[Entries provided]
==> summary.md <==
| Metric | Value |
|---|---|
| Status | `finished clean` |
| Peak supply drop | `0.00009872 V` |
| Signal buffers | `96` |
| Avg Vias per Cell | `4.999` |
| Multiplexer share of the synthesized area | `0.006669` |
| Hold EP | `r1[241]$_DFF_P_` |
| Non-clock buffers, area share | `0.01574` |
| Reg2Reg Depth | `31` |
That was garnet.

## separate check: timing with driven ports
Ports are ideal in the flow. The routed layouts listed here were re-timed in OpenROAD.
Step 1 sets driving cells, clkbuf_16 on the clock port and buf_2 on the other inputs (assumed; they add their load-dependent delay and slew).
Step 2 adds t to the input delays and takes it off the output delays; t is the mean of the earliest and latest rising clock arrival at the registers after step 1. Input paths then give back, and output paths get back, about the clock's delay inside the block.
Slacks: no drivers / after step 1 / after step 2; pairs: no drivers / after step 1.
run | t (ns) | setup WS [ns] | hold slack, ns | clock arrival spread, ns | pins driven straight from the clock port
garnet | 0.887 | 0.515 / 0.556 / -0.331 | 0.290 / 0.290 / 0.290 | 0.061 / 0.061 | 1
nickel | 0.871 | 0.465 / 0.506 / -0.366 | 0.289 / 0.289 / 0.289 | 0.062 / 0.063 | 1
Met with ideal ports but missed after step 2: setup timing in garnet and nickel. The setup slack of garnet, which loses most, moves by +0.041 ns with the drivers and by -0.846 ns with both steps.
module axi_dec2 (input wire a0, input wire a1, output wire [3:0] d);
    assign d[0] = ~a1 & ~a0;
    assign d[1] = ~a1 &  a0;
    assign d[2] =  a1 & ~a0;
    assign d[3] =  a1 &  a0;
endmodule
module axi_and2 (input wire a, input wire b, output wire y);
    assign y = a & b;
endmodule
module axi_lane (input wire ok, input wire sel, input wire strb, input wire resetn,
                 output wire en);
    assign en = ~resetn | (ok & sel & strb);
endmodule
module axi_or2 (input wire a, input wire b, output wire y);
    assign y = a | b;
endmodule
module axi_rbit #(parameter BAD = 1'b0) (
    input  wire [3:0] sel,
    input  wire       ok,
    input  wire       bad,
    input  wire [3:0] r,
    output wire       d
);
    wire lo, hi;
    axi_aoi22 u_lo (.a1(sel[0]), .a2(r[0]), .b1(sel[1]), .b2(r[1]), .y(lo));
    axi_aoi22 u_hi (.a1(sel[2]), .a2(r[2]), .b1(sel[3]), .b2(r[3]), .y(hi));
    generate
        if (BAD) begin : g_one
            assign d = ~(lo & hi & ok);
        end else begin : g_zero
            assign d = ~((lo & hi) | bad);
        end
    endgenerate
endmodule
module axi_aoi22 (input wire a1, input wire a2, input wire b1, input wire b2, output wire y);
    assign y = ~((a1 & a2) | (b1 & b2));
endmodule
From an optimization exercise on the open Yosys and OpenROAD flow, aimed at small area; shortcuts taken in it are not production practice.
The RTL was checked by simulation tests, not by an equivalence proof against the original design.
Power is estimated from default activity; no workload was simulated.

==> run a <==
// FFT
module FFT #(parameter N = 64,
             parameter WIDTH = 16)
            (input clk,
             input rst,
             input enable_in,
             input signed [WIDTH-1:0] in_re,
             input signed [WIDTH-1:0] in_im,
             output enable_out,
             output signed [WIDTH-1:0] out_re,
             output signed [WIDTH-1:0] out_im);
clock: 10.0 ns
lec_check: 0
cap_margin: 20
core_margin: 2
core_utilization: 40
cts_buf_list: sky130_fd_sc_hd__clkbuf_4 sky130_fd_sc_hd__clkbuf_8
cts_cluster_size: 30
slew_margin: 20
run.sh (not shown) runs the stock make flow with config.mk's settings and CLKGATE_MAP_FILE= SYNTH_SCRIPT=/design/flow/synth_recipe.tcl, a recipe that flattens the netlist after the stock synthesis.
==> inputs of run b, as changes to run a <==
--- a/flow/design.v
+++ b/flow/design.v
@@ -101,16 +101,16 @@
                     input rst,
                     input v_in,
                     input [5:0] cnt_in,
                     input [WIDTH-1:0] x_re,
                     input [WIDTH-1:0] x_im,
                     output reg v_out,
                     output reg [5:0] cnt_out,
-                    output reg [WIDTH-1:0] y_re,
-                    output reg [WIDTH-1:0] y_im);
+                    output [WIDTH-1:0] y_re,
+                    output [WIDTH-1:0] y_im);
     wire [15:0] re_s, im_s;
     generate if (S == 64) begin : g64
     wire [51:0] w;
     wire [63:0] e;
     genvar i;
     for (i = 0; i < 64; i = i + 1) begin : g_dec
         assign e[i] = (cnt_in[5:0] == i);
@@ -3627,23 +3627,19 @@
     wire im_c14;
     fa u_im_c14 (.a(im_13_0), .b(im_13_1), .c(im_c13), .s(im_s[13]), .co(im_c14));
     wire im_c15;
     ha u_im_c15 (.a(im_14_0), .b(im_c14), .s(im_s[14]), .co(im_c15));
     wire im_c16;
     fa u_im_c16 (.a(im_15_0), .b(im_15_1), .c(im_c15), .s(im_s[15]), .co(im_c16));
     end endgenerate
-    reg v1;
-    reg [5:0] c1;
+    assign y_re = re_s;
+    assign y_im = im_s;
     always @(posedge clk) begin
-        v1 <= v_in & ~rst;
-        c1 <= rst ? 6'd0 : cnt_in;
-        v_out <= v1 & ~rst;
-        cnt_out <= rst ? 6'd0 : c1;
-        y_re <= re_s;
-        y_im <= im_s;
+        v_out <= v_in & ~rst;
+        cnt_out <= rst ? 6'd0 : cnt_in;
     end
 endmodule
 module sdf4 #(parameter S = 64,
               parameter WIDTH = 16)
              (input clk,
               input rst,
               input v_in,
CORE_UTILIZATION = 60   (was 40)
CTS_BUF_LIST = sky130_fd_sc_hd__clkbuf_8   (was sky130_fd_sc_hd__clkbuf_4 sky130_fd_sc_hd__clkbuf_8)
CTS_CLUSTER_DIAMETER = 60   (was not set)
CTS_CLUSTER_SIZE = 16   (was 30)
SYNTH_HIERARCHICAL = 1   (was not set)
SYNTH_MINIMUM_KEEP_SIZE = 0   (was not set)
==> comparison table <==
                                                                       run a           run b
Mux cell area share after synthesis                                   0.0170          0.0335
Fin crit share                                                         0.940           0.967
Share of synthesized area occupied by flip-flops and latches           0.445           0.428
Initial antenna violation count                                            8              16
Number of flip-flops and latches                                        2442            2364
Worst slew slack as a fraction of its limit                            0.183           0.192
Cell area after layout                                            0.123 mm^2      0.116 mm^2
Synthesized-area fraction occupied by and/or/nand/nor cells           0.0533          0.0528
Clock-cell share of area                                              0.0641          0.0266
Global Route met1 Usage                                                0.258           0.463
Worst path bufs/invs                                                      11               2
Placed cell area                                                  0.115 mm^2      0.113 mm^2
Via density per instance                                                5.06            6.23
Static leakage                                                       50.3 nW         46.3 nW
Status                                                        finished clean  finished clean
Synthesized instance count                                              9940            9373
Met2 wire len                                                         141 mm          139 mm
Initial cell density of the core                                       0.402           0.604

[Action item]
Repeat, exactly as they stand above, the lines from the line with "Step 1 sets" to the line with "garnet | 0.887", both lines included.

[Answer area]
Step 1 sets driving cells, clkbuf_16 on the clock port and buf_2 on the other inputs (assumed; they add their load-dependent delay and slew).
Step 2 adds t to the input delays and takes it off the output delays; t is the mean of the earliest and latest rising clock arrival at the registers after step 1. Input paths then give back, and output paths get back, about the clock's delay inside the block.
Slacks: no drivers / after step 1 / after step 2; pairs: no drivers / after step 1.
run | t (ns) | setup WS [ns] | hold slack, ns | clock arrival spread, ns | pins driven straight from the clock port
garnet | 0.887 | 0.515 / 0.556 / -0.331 | 0.290 / 0.290 / 0.290 | 0.061 / 0.061 | 1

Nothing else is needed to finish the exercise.